Plane spotters in the Denver area started noticing something different on the taxiway at Centennial Airport last year, and it wasn’t typical airport activity. It was Boom’s ground crew conducting engine runs on its supersonic demonstrator, XB-1.
Engine runs are a mission-critical phase of all ground testing programs, which ensure new aircraft are ready for flight testing. XB-1’s program includes about 10 engine runs worth of data collection.
Among other things, XB-1’s engine runs are establishing the installed performance of each of its three General Electric J85 engines. These are small single-shaft turbojet engines previously installed in Canadian F-5 aircraft (the Canadair licensed-built version of the American Northrop F-5 Freedom Fighter).
While XB-1’s J85 engines are a tried and true design, they have never been installed and operated in this particular experimental aircraft with this specific inlet. Hence, the need for extensive testing.
The team is using engine runs to determine that everything functions as designed, from the stall susceptibility (due to the unique installed configuration), to the performance of the engine’s accessory gearbox that powers hydraulic pumps, generators and more. This, in turn, is enabling the checkout of all the other systems on the aircraft, such as the flight controls and avionics.
Here’s a behind-the-scenes look at XB-1 engine runs.
In order to access the taxiway directly from the Boom hangar, the airport granted Boom permission to build a gate between the two. In a matter of minutes, XB-1 is on the taxiway.
The ground crew tows XB-1 to a large apron (ramp) that has reinforced anchors in the ground for tethering the aircraft. The tethers prevent XB-1 from moving during all of the events, which will eventually include all three afterburners (which is the highest thrust the aircraft will generate). Other aircraft can also use the apron, so the airport puts out a Notice to Airmen (NOTAM) that the team is performing testing.
Engine runs are conducted in a build up fashion: first one engine at idle; then all three at idle; then power settings all the way up to full afterburner; then various rates of throttle movement. The process eventually builds up to a rapid throttle movement from idle to afterburner that mimics what a pilot might do in a late go-around maneuver.
Back at Boom’s hangar, the flight test team monitors the tests from the control room. They watch video captured by a camera on XB-1’s telemetry antenna while monitoring the weather and the test pilot’s multifunction display. The team also has displays showing different parameters of the aircraft that are also transmitted via the telemetry antenna.
The vehicle following XB-1 carries yellow hoses, which the team uses to run air into the engines to start them.
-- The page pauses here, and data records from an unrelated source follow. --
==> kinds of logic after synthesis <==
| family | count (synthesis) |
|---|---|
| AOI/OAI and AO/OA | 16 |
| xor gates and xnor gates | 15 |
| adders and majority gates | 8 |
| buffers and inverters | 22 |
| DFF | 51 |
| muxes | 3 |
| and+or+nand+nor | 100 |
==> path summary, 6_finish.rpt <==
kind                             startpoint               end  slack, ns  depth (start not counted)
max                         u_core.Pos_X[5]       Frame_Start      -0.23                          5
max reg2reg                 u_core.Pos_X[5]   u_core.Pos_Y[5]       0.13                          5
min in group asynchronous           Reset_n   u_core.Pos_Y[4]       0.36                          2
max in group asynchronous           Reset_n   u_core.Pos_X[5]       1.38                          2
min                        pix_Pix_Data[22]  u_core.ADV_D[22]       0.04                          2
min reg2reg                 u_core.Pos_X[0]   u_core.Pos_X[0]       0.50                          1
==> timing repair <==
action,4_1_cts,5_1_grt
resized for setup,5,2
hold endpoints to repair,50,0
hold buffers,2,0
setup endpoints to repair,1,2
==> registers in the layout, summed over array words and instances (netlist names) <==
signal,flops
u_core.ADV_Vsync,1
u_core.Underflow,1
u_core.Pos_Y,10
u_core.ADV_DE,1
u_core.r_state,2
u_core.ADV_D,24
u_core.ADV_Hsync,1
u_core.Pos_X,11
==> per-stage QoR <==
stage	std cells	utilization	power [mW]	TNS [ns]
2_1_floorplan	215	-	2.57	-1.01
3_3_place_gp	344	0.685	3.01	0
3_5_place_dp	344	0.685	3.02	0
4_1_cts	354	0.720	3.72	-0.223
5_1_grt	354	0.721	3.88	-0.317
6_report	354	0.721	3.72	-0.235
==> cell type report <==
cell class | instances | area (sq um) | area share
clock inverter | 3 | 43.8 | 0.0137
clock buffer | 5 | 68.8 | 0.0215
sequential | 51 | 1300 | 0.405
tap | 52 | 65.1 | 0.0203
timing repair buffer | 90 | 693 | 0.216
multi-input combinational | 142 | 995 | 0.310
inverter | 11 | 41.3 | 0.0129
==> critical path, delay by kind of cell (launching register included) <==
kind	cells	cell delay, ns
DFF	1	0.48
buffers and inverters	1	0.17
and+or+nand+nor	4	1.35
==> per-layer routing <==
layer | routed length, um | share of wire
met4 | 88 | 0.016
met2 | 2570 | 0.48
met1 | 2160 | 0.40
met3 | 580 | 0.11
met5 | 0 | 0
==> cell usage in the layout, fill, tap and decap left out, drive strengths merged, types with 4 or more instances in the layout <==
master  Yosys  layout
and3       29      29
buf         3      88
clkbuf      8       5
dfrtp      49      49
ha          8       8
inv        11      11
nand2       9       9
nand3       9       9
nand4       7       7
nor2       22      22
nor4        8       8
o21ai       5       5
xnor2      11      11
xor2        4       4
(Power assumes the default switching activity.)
They also use similar hoses to run cooling air into the aircraft bays to ensure electronics maintain the correct temperature.
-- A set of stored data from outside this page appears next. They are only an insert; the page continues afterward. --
[src/rtl/imem_line_server.sv]
// rtl/imem_line_server.sv - instruction-fetch responder with a single-line buffer refilled over a req/ack bus
module imem_line_server #(
    parameter int LINE_WORDS = 4
) (
    input  logic        clk,
    input  logic        reset,
    input  logic        imem_req,
    input  logic [31:0] imem_addr,
    output logic        imem_valid,
    output logic [31:0] imem_data,
    output logic        imem_fault,
    input  logic        invalidate,
    output logic        mem_req,
    output logic [31:0] mem_addr,
    input  logic        mem_ack,
    input  logic [31:0] mem_rdata
);
    localparam int IDX_BITS = $clog2(LINE_WORDS);
    localparam int OFF_BITS = IDX_BITS + 2;
    localparam int TAG_BITS = 32 - OFF_BITS;

    typedef enum logic {IDLE, REFILL} state_t;

    state_t              r_state;
    logic [31:0]         r_line [LINE_WORDS];
    logic                r_line_valid;
    logic [TAG_BITS-1:0] r_tag;
    logic [TAG_BITS-1:0] r_req_tag;
    logic [IDX_BITS-1:0] r_req_idx;
    logic [IDX_BITS-1:0] r_cnt;
    logic                r_inv_seen;
    logic                r_imem_valid;
    logic [31:0]         r_imem_data;
    logic                r_imem_fault;
    logic                r_mem_req;
    logic [31:0]         r_mem_addr;

    logic [TAG_BITS-1:0] w_req_tag;
    logic [IDX_BITS-1:0] w_req_idx;
    logic [IDX_BITS-1:0] w_cnt_next;
    logic                w_hit;
    logic                w_last;

    assign w_req_tag  = imem_addr[31:OFF_BITS];
    assign w_req_idx  = imem_addr[OFF_BITS-1:2];
    assign w_cnt_next = r_cnt + IDX_BITS'(1);
    assign w_hit      = r_line_valid && (r_tag == w_req_tag) && !invalidate;
    assign w_last     = (r_cnt == IDX_BITS'(LINE_WORDS - 1));

    always_ff @(posedge clk) begin
        if (reset) begin
            r_state      <= IDLE;
            r_line_valid <= 1'b0;
            r_tag        <= '0;
            r_req_tag    <= '0;
            r_req_idx    <= '0;
            r_cnt        <= '0;
            r_inv_seen   <= 1'b0;
            r_imem_valid <= 1'b0;
            r_imem_data  <= '0;
            r_imem_fault <= 1'b0;
            r_mem_req    <= 1'b0;
            r_mem_addr   <= '0;
        end else begin
            r_imem_valid <= 1'b0;
            r_imem_fault <= 1'b0;
            case (r_state)
                IDLE: begin
                    if (invalidate)
                        r_line_valid <= 1'b0;
                    if (imem_req) begin
                        if (imem_addr[1:0] != 2'b00) begin
                            r_imem_valid <= 1'b1;
                            r_imem_fault <= 1'b1;
                            r_imem_data  <= '0;
                        end else if (w_hit) begin
                            r_imem_valid <= 1'b1;
                            r_imem_data  <= r_line[w_req_idx];
                        end else begin
                            r_req_tag    <= w_req_tag;
                            r_req_idx    <= w_req_idx;
                            r_line_valid <= 1'b0;
                            r_cnt        <= '0;
                            r_inv_seen   <= 1'b0;
                            r_mem_req    <= 1'b1;
                            r_mem_addr   <= {w_req_tag, {OFF_BITS{1'b0}}};
                            r_state      <= REFILL;
                        end
                    end
                end
                REFILL: begin
                    if (invalidate)
                        r_inv_seen <= 1'b1;
                    if (mem_ack) begin
                        r_line[r_cnt] <= mem_rdata;
                        if (w_last) begin
                            r_mem_req    <= 1'b0;
                            r_line_valid <= !(r_inv_seen || invalidate);
                            r_tag        <= r_req_tag;
                            r_imem_valid <= 1'b1;
                            // The requested word may be the one arriving this cycle.
                            r_imem_data  <= (r_req_idx == r_cnt) ? mem_rdata : r_line[r_req_idx];
                            r_state      <= IDLE;
                        end else begin
                            // Index field wraps inside the line; the tag never carries.
                            r_cnt      <= w_cnt_next;
                            r_mem_addr <= {r_req_tag, w_cnt_next, 2'b00};
                        end
                    end
                end
                default: r_state <= IDLE;
            endcase
        end
    end

    assign imem_valid = r_imem_valid;
    assign imem_data  = r_imem_data;
    assign imem_fault = r_imem_fault;
    assign mem_req    = r_mem_req;
    assign mem_addr   = r_mem_addr;
endmodule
Taxi tests at Centennial Airport will go from barely moving to 60 knots, which is about 70 mph (112 km/h).
Not all ground tests happen on the airfield. The first time the team “swings” the landing gear, they will conduct the test on a special stand in the hangar. The stand allows the aircraft to be held off the ground while the landing gear is moving.
For Doc, the road to flying XB-1 has encompassed military service, a Stanford doctorate in aeronautics and astronautics, and being the test pilot for several prototype aircraft. A former U.S. naval aviator, he’s a graduate of the United States Naval Test Pilot School and has flown more than 5,000 flight hours in 50 aircraft types and has 900 carrier arrested landings (landing on an aircraft carrier deck).
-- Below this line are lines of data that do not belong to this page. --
File: src/rtl/vram_pkg.sv
// Shared types and defaults for the VRAM write port.
// Provides widths, window base, FSM states and the buffered store record.
package vram_pkg;

    localparam int DATA_W = 32;
    localparam int ADDR_W = 16;
    localparam logic [31:0] VRAM_BASE = 32'h0001_0000;

    typedef enum logic [1:0] {
        IDLE,
        ISSUE,
        HOLD
    } vram_state_t;

    typedef struct packed {
        logic [ADDR_W-1:0] addr;
        logic [DATA_W-1:0] data;
    } vram_req_t;

endpackage

File: src/rtl/vram_write_port_if.sv
// Bus bundle between processor, video controller and the VRAM write side.
// master: drives stores and blank_n; slave: the write port (drives vram_* and status).
interface vram_write_port_if
    import vram_pkg::*;
();

    logic              mem_write;
    logic [31:0]       data_adr;
    logic [DATA_W-1:0] write_data;
    logic              blank_n;
    logic              vram_we;
    logic [ADDR_W-1:0] vram_addr;
    logic [DATA_W-1:0] vram_wdata;
    logic              pending;
    logic              overflow;
    logic [7:0]        drop_cnt;

    modport master (
        output mem_write,
        output data_adr,
        output write_data,
        output blank_n,
        input  vram_we,
        input  vram_addr,
        input  vram_wdata,
        input  pending,
        input  overflow,
        input  drop_cnt
    );

    modport slave (
        input  mem_write,
        input  data_adr,
        input  write_data,
        input  blank_n,
        output vram_we,
        output vram_addr,
        output vram_wdata,
        output pending,
        output overflow,
        output drop_cnt
    );

endinterface

File: src/rtl/vram_write_port_fifo.sv
// sync_fifo: store buffer for the VRAM write port, generic entry type.
// Ports: clk, rst_n, push/din, pop/dout, full, empty. Caller never overfills/underflows.
module sync_fifo #(
    parameter int  DEPTH = 4,
    parameter type T     = logic
) (
    input  logic clk,
    input  logic rst_n,
    input  logic push,
    input  T     din,
    input  logic pop,
    output T     dout,
    output logic full,
    output logic empty
);

    localparam int AW = $clog2(DEPTH);

    T mem [DEPTH];

    logic [AW-1:0] wptr;
    logic [AW-1:0] rptr;
    logic [AW:0]   count;

    always_ff @(posedge clk or negedge rst_n) begin
        if (!rst_n) begin
            wptr  <= '0;
            rptr  <= '0;
            count <= '0;
        end else begin
            if (push) wptr <= wptr + 1'b1;
            if (pop)  rptr <= rptr + 1'b1;
            unique case ({push, pop})
                2'b10:   count <= count + 1'b1;
                2'b01:   count <= count - 1'b1;
                default: count <= count;
            endcase
        end
    end

    // Storage needs no reset: occupancy is tracked by count.
    always_ff @(posedge clk) begin
        if (push) mem[wptr] <= din;
    end

    assign dout  = mem[rptr];
    assign full  = (count == (AW+1)'(DEPTH));
    assign empty = (count == '0);

endmodule

File: src/rtl/vram_write_port.sv
// Buffers processor stores hitting the frame-buffer window; commits them to VRAM.
// Ports: clk, reset (async, active-low), bus (slave). Macro: VRAM_WRITE_ANYTIME_EN.
module vram_write_port
    import vram_pkg::*;
#(
    parameter int VRAM_WORDS = 65536,
    parameter int FIFO_DEPTH = 4
) (
    input logic               clk,
    input logic               reset,
    vram_write_port_if.slave  bus
);

    localparam logic [32:0] WIN_LO = {1'b0, VRAM_BASE};
    localparam logic [32:0] WIN_HI =
        WIN_LO + 33'(VRAM_WORDS) * 33'd4;

    vram_state_t state;
    vram_state_t state_nx;

    vram_req_t   head;
    vram_req_t   req;
    logic        full;
    logic        empty;
    logic        pop;
    logic        push;
    logic        drop;
    logic        hit;
    logic        win_open;
    logic        drain;
    logic [31:0] off;

    logic [ADDR_W-1:0] addr_q;
    logic [DATA_W-1:0] data_q;
    logic              ovf_q;
    logic [7:0]        drop_q;

`ifdef VRAM_WRITE_ANYTIME_EN
    // True dual-port VRAM: no need to wait for blanking.
    assign win_open = 1'b1;
`else
    assign win_open = !bus.blank_n;
`endif

    assign hit = bus.mem_write
              && ({1'b0, bus.data_adr} >= WIN_LO)
              && ({1'b0, bus.data_adr} <  WIN_HI);

    assign off      = bus.data_adr - VRAM_BASE;
    assign req.addr = ADDR_W'(off >> 2);
    assign req.data = bus.write_data;

    // A full FIFO still accepts when the head leaves this cycle.
    assign push  = hit && (!full || pop);
    assign drop  = hit && full && !pop;
    assign drain = !empty && win_open;

    sync_fifo #(
        .DEPTH (FIFO_DEPTH),
        .T     (vram_req_t)
    ) u_fifo (
        .clk   (clk),
        .rst_n (reset),
        .push  (push),
        .din   (req),
        .pop   (pop),
        .dout  (head),
        .full  (full),
        .empty (empty)
    );

    always_comb begin
        state_nx = state;
        pop      = 1'b0;
        unique case (state)
            IDLE: begin
                if (drain) state_nx = ISSUE;
            end
            ISSUE: begin
                pop      = 1'b1;
                state_nx = HOLD;
            end
            HOLD: begin
                state_nx = drain ? ISSUE : IDLE;
            end
            default: state_nx = IDLE;
        endcase
    end

    always_ff @(posedge clk or negedge reset) begin
        if (!reset) begin
            state  <= IDLE;
            addr_q <= '0;
            data_q <= '0;
            ovf_q  <= 1'b0;
            drop_q <= '0;
        end else begin
            state <= state_nx;
            if (state == ISSUE) begin
                addr_q <= head.addr;
                data_q <= head.data;
            end
            if (drop) begin
                ovf_q <= 1'b1;
                if (drop_q != 8'hFF) drop_q <= drop_q + 8'd1;
            end
        end
    end

    // Decoded from state so an async reset drops it at once.
    assign bus.vram_we    = (state == HOLD);
    assign bus.vram_addr  = addr_q;
    assign bus.vram_wdata = data_q;
    assign bus.pending    = !empty || (state != IDLE);
    assign bus.overflow   = ovf_q;
    assign bus.drop_cnt   = drop_q;

endmodule

File: src/flat_wrapper.sv
// flat-port wrapper written by rule: the top's interface ports become plain ports
module vram_write_port_flat import vram_pkg::*;
#(
    parameter int VRAM_WORDS = 65536,
    parameter int FIFO_DEPTH = 4
)
  (clk, reset, bus_mem_write, bus_data_adr, bus_write_data, bus_blank_n, bus_vram_we, bus_vram_addr, bus_vram_wdata, bus_pending, bus_overflow, bus_drop_cnt);
  vram_write_port_if bus_i ();
  input logic clk;
  input logic reset;
  input wire logic [$bits(bus_i.mem_write)-1:0] bus_mem_write;
  input wire logic [$bits(bus_i.data_adr)-1:0] bus_data_adr;
  input wire logic [$bits(bus_i.write_data)-1:0] bus_write_data;
  input wire logic [$bits(bus_i.blank_n)-1:0] bus_blank_n;
  output wire logic [$bits(bus_i.vram_we)-1:0] bus_vram_we;
  output wire logic [$bits(bus_i.vram_addr)-1:0] bus_vram_addr;
  output wire logic [$bits(bus_i.vram_wdata)-1:0] bus_vram_wdata;
  output wire logic [$bits(bus_i.pending)-1:0] bus_pending;
  output wire logic [$bits(bus_i.overflow)-1:0] bus_overflow;
  output wire logic [$bits(bus_i.drop_cnt)-1:0] bus_drop_cnt;
  assign bus_i.mem_write = bus_mem_write;
  assign bus_i.data_adr = bus_data_adr;
  assign bus_i.write_data = bus_write_data;
  assign bus_i.blank_n = bus_blank_n;
  assign bus_vram_we = bus_i.vram_we;
  assign bus_vram_addr = bus_i.vram_addr;
  assign bus_vram_wdata = bus_i.vram_wdata;
  assign bus_pending = bus_i.pending;
  assign bus_overflow = bus_i.overflow;
  assign bus_drop_cnt = bus_i.drop_cnt;
  vram_write_port #(.VRAM_WORDS(VRAM_WORDS), .FIFO_DEPTH(FIFO_DEPTH)) u_core (.clk(clk), .reset(reset), .bus(bus_i));
endmodule
File: config.mk
export PLATFORM = sky130hd
export DESIGN_NAME = vram_write_port_flat
export DESIGN_NICKNAME = d
export VERILOG_FILES = /design/src/rtl/vram_pkg.sv /design/src/rtl/vram_write_port_if.sv /design/src/rtl/vram_write_port_fifo.sv /design/src/rtl/vram_write_port.sv /design/src/flat_wrapper.sv
export SDC_FILE = /design/constraint.sdc
export NUM_CORES = 1
export LEC_CHECK = 0
export ABC_AREA = 1
export CORE_MARGIN = 2
export CORE_UTILIZATION = 55
export CTS_BUF_LIST = sky130_fd_sc_hd__clkbuf_16
export DETAILED_ROUTE_END_ITERATION = 6
export GPL_TIMING_DRIVEN = 0
export PLACE_DENSITY_LB_ADDON = 0.2
export SYNTH_ARGS = -nofsm -noshare
export SYNTH_HDL_FRONTEND = slang
export SYNTH_SLANG_ARGS = --single-unit
File: constraint.sdc
create_clock -name clk -period 4.35 [get_ports clk]
set_input_delay 0.87 -clock clk [delete_from_list [all_inputs] [get_ports clk]]
set_output_delay 0.87 -clock clk [all_outputs]
set_load 0.03 [all_outputs]
* Word level (Yosys, flattened, before mapping) *
Memories as Yosys holds them, arrays and structs flattened. A register that Yosys moved wholly into a read port is not among the register bits.
Index checks and enable logic that the tools add are counted.

operators by class
  $lt $le $gt $ge = 2
  equality and inequality tests = 7
  mux-type cells = 7
  add/subtract/negate cells = 6
  reduce and logical (&&, ||, !) cells = 18

operators by type and width
  cell                                                                             count
  32-bit by 17-bit >= comparator with 1-bit output (second input constant)         1
  32-bit by 19-bit less-than comparator with 1-bit output (second input constant)  1
  18-bit by 17-bit subtractor with 18-bit output (second input constant)           1
  8-bit by 1-bit adder with 8-bit output (second input constant)                   1
  8-bit inequality test (second input constant)                                    1
  1-bit logical AND                                                                6
  2-bit one-hot mux with 3 select lines                                            1
  3-bit one-hot mux with 2 select lines                                            1
  1-bit zero test                                                                  5
  2-bit by 1-bit adder with 2-bit output (second input constant)                   2
  2-bit by 1-bit == test with 1-bit output (second input constant)                 2
  2-bit == test (second input constant)                                            2
  1-bit two-way mux                                                                4
  2-bit nonzero test                                                               2
  3-bit by 1-bit adder with 3-bit output (second input constant)                   1
  3-bit == test (second input constant)                                            1
  3-bit zero test                                                                  1
  3-bit by 1-bit subtractor with 3-bit output (second input constant)              1
  2-bit zero test                                                                  1
  1-bit logical OR                                                                 2
  2-bit two-way mux                                                                1
  2-bit by 1-bit inequality test with 1-bit output (second input constant)         1
  2-bit AND reduction                                                              1

storage, ports and cells
  output and inout bits = 59
  memories = 1
  word-level logic and storage cells = 47
  input bits = 68
  RAM bits = 192
  flip-flop bits (word level) = 18

memory list
  memory             words  width  read ports  clocked after memory_dff  wr ports  RTL line                    text
  u_core.u_fifo.mem  4      48     1           1                         1         vram_write_port_fifo.sv:19  T mem [DEPTH];

* Longest topological paths before layout *
  word-level depth = 6
  depth in mapped cells = 17

* By module *
From an unflattened synthesis, not the netlist that was laid out.

second synthesis, totals
  cells, all modules = 918
  area, all modules = 11005.6 um^2

by module, submodules not included
  module           times used  area each (um^2)  cells an instance
  sync_fifo        1           8416.8            609
  vram_write_port  1           2588.7            309

* Worst setup path before layout *
OpenSTA, ideal clock, no wires.

  kind = in2reg
  from = input port bus_data_adr[16]
  to = memory u_core.u_fifo.mem[0][0] (netlist bit), enable pin
  data arrival time = 3.844 ns
  data required time = 3.896 ns
  cell stages on the path = 11
  setup time = 0.454 ns
  slack = 0.052 ns
  cell sequence = inv_1 ha_1 inv_1 nand2_1 and2_2 nand3_2 nor2_4 nand2_1 nor2_2 inv_2 nor2_1

between the ends
  word-level cells in the longest chain between the ends = 6

RTL lines
  what                                              RTL line                    text
  start: declaration                                flat_wrapper.sv:12          input wire logic [$bits(bus_i.data_adr)-1:0] bus_data_adr;
  32-bit by 17-bit >= comparator with 1-bit output  vram_write_port.sv:46       && ({1'b0, bus.data_adr} >= WIN_LO)
  1-bit logical AND                                 vram_write_port.sv:46
  1-bit logical AND (*)                             vram_write_port.sv:47       && ({1'b0, bus.data_adr} < WIN_HI);
  1-bit logical AND (*)                             vram_write_port.sv:54       assign push = hit && (!full || pop);
  1-bit two-way mux (*)                             vram_write_port_fifo.sv:43  if (push) mem[wptr] <= din;
  1-bit two-way mux (implied by the code) (*)       vram_write_port_fifo.sv:43
  end: declaration                                  vram_write_port_fifo.sv:19

Every way passes the cells marked *; elsewhere a longest branch is shown, timed or not.

* Worst setup path in the final report *
  from = input port bus_data_adr[16]
  to = memory u_core.u_fifo.mem[3][2] (netlist bit), enable pin

The elaborated chain is that of the path after synthesis.

==> metrics.yaml <==
run:
  maxCapViolations: 0
placed_design:
  place_congestion: 0.7544
  hpwlAfterDp_mm: 14.12
  dp.cells: 1183
  numPortBuffers: 126
  pre_cts_ws_ns: 0.5085
worst_setup_path:
  end_kind: "register"
  cp_slowest_cell: "nor2_4"
  start_kind: "input port"
  arrival_ns: 3.49
  r2r_slack_ns: 1.93
  critical-path-max-stage-delay_ns: 0.65
  path_cells: "clkdlybuf4s50_1 -> inv_1 -> ha_1 -> inv_1 -> nand2_1 -> and2_2 -> nand3_2 -> nor2_4 -> nand2_1 -> nor2_2 -> inv_2 -> nor2_4 -> buf_12"
  crit_required_ns: 4.56
  cp_top_family: "simple AND/OR/NAND/NOR gates"
  cp_max_fo: 27
  path_buf_inv: 5
  path_class: "input port to register"
power_and_ir_drop:
  switching_power_w: 0.002816
  comb_power_share_pct: 34.4
  p_int_w: 0.005136
  pwr-share-clk_pct: 26.8
  power_frac_seq_pct: 38.7
  power.total_w: 0.007953
  peakVddDrop_uv: 415.6
  sw_frac_of_total_pct: 35.41
  power.density_mw_per_mm2: 633.8
  leakagePower_nw: 4.588
yosys:
  yosysSeqAreaShare_pct: 73.83
  yosysWarnings: 0
  synth_area_sq_mm: 0.01005
  ys_types: 29
  synth_cells: 823
  avgSynthCellArea_sq_um: 12.21
  ys_seq_elements: 258
  syn_nets: 899
route:
  routed_wl_mm: 22.73
  drt_first_pass_iters: 6
  vias: 6732
  drtIter0Drc: 572
  via_per_inst: 5.469
  drc: 0
  antenna_left: 0
  routedWlPerCell_um: 18.47
layout:
  num-nets-final: 1058
  antennaDiodeCount: 0
  drive_gt1_share_pct: 9.481
  final_common_cell: "nor2_1"
  nFillCells: 1271
  final_cells: 1231
  mostFrequentLayoutCells: "nor2_1, edfxtp_1, clkdlybuf4s50_1, o21ai_0, dfrtp_1"
  syn_to_final_growth_pct: 24.90
floorplanning:
  initial_core_util_pct: 55.92
  die_w_um: 139.2
  ios: 127
  rows: 49
  dieArea_sq_mm: 0.01936
  core_sq_mm: 0.01796
  die_h_um: 139.2
outcome:
  status: "complete, no violations"
cts:
  cts_resized: 0
  numCtsBuffers: 26
  clock_sinks: 258
  htree_levels: 1
  hold_buffers: 0
  clk_latency_ns: 0.52
  clock-root-buffer: "clkbuf_16"
  cts_tree: "yes"
  post_cts_buffers: 0
  cts_buffer_depth: 3
  path_clk_slew_ns: 0.06
grt:
  grt_pass1_wl_mm: 35.39
  grt-ovfl-total: 0
  track_usage_pct: 23.28
  grt_max_degree: 38
  grt_pass1_vias: 6713
  antenna_found_initial: 0
timing:
  period_needed_ns: 3.282
  worst_slew_pin_slew_ns: 0.8418
  rsz0062_at_grt: "no"
  finalSetupTns_ns: 0
  skew_ns: 0.006544
  fin_ws_ns: 1.068
  relSlewSlack_pct: 43.75
  period_share_pct: 75.46
  maxSlewViolCount: 0
  finalSetupViolCount: 0
  report.final.hold_viol_count: 0
  fin_hold_ws_ns: 0.3006
  timing.fmax_mhz: 304.7
worst_hold_path:
  hp-class: "input port to async pin"
[registers in the layout, summed over array words and instances (netlist names)]
| name | flops |
|---|---|
| u_core.u_fifo.count | 3 |
| u_core.u_fifo.wptr | 2 |
| u_core.bus.overflow | 1 |
| u_core.bus.vram_wdata | 32 |
| u_core.state | 2 |
| u_core.bus.vram_addr | 16 |
| u_core.u_fifo.mem | 192 |
| u_core.u_fifo.rptr | 2 |
| u_core.bus.drop_cnt | 8 |
[per-layer routing]
metal | share of wire [%] | up-vias | track usage, % | routed length, um
li1 | - | 3172 | - | -
met1 | 42 | 3297 | 32.28 | 9648
met2 | 49 | 240 | 39.25 | 11230
met3 | 6.8 | 23 | 3.384 | 1541
met4 | 1.4 | 0 | 6.167 | 309
met5 | 0 | - | 0 | 0
[path summary, 6_finish.rpt]
| check | start | to | depth (start not counted) |
|---|---|---|---|
| hold reg to reg | u_core.state[0]$_DFFE_PN0P_ | u_core.state[0]$_DFFE_PN0P_ | 1 |
| min in group clk | u_core.state[0]$_DFFE_PN0P_ | u_core.state[0]$_DFFE_PN0P_ | 1 |
| setup reg to reg | u_core.state[0]$_DFFE_PN0P_ | u_core.u_fifo.mem[3][2]$_DFFE_PP_ | 9 |
| max in group asynchronous | reset | u_core.bus.drop_cnt[0]$_DFFE_PN0P_ | 2 |
| hold / removal | reset | u_core.bus.vram_wdata[16]$_DFFE_PN0N_ | 1 |
| setup / recovery | bus_data_adr[16] | u_core.u_fifo.mem[3][2]$_DFFE_PP_ | 13 |
[Yosys cell counts (all sizes together)]
library cell | instances | area, sq um
a31oi | 48 | 300.3
xnor2 | 3 | 26.28
nor3 | 1 | 5.000
nand4 | 4 | 40.04
a211oi | 1 | 7.510
dfrtp | 66 | 1652
inv | 31 | 116.4
nand2 | 33 | 128.9
o21ai | 97 | 485.5
fa | 1 | 20.02
and2 | 2 | 13.77
nand3 | 11 | 60.06
clkbuf | 15 | 61.31
xor2 | 7 | 61.31
ha | 7 | 87.58
buf | 27 | 142.6
nor2 | 277 | 1072
edfxtp | 192 | 5766
[stage by stage]
stage          instance area, sq um  util (%)
6_report                      12550     69.85
5_1_grt                       12550     69.85
4_1_cts                       12550     69.85
3_5_place_dp                  11720     65.25
3_3_place_gp                  11590     64.54
2_1_floorplan                 10050         -
[layout make-up]
cell class / count / area (sq um) / share of cell area (%)
clock inverter: 21 / 150.1 / 1.197
timing repair buffer: 131 / 1359 / 10.83
tap: 229 / 286.5 / 2.284
multi-input combinational: 492 / 2338 / 18.64
sequential: 258 / 7417 / 59.11
inverter: 31 / 116.4 / 0.9274
buffer: 42 / 203.9 / 1.625
clock buffer: 27 / 675.6 / 5.385
[logic make-up (layout without fill, tap and decap cells)]
group,Yosys count,in the layout,synth area share (%)
flip-flops,258,258,73.83
adder cells (fa/ha/maj),8,8,1.071
XOR/XNOR,10,10,0.8719
buffers and inverters,73,252,3.188
AND/OR/NAND/NOR,328,328,13.14
AO/OA/AOI/OAI,146,146,7.896
[power by group through the flow]
stage / Sequential [W] / Combinational (W) / Clock, W
2_1_floorplan: 0.00352 / 0.00125 / 0
6_report: 0.00308 / 0.00274 / 0.00213
5_1_grt: 0.00311 / 0.00298 / 0.00227
3_5_place_dp: 0.00313 / 0.00273 / 0
4_1_cts: 0.00308 / 0.00275 / 0.00215
3_3_place_gp: 0.00312 / 0.00266 / 0
No activity file was read; power rests on OpenSTA's default activity.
Flight Testing Continues in Colorado and California
Ultimately, XB-1 ground testing will demonstrate the functionality of all aircraft systems, and determine that each system meets or exceeds specifications. The next step is flight testing in California’s Mojave Desert.
Once the aircraft arrives in Mojave (via flatbed), the team will work their way up to higher taxi speeds on the long, wide runway of the Mojave Air & Space Port. During these tests, XB-1 will likely reach 135 knots, which is around 155 mph (249 km/h). XB-1 is expected to leave the ground on the first flight at around 185 knots, around 212 mph (341km/h).